EXERCISE REQUIREMENTS. Write out every line from the listing below where the string "gates" is found.
########################################
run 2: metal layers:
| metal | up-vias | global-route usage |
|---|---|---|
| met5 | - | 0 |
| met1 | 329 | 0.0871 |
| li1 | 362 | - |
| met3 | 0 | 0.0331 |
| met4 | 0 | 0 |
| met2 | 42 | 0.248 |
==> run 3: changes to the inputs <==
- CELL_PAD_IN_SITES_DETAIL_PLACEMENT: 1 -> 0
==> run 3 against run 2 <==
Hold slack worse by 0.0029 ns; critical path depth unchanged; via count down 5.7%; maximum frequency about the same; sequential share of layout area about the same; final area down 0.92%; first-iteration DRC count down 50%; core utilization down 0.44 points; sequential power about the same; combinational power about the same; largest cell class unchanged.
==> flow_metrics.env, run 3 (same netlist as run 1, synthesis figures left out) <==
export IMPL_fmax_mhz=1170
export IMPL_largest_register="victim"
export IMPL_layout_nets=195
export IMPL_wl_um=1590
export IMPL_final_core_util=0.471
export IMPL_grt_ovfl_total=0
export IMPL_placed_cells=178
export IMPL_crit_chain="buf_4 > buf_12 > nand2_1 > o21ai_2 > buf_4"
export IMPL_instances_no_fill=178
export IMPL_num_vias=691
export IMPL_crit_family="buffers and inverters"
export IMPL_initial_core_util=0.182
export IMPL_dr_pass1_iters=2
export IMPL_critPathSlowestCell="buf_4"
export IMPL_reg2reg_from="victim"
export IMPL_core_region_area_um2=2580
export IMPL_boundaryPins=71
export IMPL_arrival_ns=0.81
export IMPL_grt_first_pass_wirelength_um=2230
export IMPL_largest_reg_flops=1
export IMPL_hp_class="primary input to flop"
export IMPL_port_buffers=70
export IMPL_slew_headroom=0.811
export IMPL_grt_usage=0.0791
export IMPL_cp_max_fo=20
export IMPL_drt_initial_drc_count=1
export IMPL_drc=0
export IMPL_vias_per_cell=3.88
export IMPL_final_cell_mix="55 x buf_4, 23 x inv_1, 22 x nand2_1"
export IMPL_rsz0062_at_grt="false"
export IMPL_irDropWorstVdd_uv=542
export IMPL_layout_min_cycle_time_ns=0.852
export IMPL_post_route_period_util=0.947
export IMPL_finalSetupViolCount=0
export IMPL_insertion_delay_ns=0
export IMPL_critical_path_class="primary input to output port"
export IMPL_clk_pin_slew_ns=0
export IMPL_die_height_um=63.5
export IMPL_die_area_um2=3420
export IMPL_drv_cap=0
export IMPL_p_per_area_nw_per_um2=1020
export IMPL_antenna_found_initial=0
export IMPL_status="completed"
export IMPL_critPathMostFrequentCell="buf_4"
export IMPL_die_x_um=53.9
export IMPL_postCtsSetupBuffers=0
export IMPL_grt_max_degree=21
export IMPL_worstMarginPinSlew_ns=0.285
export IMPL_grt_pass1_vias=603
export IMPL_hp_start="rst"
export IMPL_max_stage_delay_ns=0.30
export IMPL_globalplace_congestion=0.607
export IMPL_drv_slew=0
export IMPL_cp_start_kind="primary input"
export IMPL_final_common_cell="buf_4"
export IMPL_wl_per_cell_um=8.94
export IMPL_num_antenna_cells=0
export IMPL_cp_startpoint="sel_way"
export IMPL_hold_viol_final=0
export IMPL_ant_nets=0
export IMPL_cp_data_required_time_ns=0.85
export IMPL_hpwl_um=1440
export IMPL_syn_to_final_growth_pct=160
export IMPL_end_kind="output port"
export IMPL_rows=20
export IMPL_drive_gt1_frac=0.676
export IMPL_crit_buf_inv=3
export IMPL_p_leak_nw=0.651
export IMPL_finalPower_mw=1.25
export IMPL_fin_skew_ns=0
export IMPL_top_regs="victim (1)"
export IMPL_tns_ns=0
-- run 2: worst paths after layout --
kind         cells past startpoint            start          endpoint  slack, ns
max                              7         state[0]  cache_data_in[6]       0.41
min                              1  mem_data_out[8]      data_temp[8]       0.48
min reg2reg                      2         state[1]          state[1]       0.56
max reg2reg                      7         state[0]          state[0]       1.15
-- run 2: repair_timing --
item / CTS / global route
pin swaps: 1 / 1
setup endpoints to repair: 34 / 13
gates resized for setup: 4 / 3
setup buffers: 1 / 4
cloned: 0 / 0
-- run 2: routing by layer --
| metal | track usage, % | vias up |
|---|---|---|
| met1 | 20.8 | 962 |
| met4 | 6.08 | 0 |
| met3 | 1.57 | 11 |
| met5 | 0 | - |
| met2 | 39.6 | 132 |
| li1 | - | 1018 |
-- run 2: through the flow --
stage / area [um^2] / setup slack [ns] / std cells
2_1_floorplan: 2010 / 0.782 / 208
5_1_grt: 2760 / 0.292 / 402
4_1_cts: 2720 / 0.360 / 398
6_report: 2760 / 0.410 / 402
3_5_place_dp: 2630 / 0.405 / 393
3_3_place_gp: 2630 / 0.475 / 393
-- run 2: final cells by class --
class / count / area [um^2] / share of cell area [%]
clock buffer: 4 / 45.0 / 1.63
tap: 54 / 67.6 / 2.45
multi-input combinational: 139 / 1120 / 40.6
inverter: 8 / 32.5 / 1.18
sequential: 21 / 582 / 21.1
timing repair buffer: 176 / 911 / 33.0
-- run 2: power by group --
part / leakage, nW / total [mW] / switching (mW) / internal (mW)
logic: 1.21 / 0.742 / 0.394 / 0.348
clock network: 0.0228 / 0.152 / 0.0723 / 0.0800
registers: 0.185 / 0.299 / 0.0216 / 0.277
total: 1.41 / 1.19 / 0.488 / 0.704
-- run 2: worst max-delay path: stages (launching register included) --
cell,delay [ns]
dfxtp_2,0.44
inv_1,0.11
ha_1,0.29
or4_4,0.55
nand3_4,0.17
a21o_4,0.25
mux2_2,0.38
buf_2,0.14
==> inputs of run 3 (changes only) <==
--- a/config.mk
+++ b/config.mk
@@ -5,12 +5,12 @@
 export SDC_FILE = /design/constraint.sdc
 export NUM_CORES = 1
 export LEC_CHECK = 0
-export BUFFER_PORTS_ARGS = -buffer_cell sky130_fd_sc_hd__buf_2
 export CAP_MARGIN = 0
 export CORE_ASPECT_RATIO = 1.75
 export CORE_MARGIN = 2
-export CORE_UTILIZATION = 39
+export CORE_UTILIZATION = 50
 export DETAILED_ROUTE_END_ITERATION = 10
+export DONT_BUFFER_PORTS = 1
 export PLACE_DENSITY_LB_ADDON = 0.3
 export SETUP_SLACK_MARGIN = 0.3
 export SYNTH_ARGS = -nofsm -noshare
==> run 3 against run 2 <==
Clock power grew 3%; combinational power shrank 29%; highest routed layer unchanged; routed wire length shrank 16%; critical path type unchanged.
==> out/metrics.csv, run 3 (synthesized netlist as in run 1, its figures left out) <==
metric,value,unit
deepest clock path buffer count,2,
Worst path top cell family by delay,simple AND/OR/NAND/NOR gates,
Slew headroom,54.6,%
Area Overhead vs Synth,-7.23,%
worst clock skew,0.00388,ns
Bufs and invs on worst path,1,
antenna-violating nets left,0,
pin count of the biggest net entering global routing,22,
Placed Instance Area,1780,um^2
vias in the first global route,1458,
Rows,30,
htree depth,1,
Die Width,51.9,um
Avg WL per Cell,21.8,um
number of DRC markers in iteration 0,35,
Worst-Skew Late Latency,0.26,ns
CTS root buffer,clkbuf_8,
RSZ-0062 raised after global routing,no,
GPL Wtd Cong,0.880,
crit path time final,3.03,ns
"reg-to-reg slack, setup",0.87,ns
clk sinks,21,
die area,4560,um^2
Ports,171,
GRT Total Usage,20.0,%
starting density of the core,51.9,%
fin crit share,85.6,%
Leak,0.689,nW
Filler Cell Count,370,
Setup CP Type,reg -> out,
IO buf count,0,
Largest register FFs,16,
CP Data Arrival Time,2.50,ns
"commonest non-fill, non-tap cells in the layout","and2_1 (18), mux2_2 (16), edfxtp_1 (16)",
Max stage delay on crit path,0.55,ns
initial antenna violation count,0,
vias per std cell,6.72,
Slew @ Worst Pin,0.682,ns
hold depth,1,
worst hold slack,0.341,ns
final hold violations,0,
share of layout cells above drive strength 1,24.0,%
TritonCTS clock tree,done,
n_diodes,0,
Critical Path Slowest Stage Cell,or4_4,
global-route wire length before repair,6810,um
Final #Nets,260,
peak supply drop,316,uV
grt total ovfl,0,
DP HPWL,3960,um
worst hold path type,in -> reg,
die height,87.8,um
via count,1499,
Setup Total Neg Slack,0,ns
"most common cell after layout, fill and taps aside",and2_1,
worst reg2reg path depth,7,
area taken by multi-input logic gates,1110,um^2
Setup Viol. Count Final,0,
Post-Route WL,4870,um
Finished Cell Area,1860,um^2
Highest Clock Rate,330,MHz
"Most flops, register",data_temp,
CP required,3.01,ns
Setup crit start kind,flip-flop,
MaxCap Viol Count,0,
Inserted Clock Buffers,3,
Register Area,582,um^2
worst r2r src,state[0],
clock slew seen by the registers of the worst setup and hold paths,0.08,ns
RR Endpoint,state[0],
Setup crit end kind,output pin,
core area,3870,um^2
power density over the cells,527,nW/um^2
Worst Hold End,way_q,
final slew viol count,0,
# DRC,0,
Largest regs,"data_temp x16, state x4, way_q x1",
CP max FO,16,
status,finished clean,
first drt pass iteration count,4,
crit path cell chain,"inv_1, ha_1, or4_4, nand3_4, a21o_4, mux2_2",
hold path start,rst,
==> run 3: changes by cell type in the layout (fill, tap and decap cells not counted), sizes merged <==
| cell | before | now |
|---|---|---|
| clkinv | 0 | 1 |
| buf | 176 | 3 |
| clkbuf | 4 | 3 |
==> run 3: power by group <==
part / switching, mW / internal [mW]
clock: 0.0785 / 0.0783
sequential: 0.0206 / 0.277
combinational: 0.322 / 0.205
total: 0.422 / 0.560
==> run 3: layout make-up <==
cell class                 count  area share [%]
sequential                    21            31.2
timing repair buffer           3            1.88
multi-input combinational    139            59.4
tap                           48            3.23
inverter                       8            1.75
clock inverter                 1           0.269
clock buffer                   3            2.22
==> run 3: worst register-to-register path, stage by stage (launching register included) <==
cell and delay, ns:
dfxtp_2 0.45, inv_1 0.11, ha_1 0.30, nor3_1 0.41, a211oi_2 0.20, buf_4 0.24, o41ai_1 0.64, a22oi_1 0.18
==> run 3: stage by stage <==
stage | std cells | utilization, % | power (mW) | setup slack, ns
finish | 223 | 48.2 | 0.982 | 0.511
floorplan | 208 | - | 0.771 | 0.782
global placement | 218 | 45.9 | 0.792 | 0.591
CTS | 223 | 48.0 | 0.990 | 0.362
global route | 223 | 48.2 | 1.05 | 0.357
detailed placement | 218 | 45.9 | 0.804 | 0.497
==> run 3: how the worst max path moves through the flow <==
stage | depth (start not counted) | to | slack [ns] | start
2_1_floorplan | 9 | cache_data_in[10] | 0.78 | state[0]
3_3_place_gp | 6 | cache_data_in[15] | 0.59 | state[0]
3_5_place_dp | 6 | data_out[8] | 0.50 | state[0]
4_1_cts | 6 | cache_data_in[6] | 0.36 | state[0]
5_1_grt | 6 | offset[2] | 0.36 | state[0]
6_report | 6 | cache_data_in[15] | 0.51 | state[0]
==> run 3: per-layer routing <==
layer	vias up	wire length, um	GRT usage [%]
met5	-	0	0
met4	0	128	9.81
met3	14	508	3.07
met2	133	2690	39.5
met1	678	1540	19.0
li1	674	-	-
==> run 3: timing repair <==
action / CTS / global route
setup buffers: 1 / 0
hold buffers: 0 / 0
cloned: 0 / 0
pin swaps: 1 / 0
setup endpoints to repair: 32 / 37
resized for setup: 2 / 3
==> src/clkmgr_settings.svh <==
/*
 * Clock manager settings.
 * Unit counts, APB widths and the register offsets.
 */

`ifndef CLKMGR_SETTINGS_SVH
`define CLKMGR_SETTINGS_SVH

// Clock counts.
`define CLKMGR_NUM_PERI 4
`define CLKMGR_NUM_TRANS 4

// APB widths.
`define CLKMGR_AW 12
`define CLKMGR_DW 32

// Register offsets.
`define CLKMGR_PERI_EN_OFS 12'h000
`define CLKMGR_HINT_OFS 12'h004
`define CLKMGR_STATUS_OFS 12'h008

`endif

==> src/clkmgr_pkg.sv <==
/*
 * Clock manager clock-side types.
 * Enable vectors and the divider mode.
 */

`include "clkmgr_settings.svh"

package clkmgr_pkg;

  // One bit per software-gated peripheral clock.
  typedef logic [`CLKMGR_NUM_PERI-1:0] peri_en_t;

  // One bit per transactional unit.
  typedef logic [`CLKMGR_NUM_TRANS-1:0] trans_en_t;

  // Divider operating mode.
  typedef enum logic {
    DivNormal,
    DivStepped
  } div_mode_e;

endpackage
########################################
ANSWER SECTION.
gates resized for setup: 4 / 3
Worst path top cell family by delay,simple AND/OR/NAND/NOR gates,
area taken by multi-input logic gates,1110,um^2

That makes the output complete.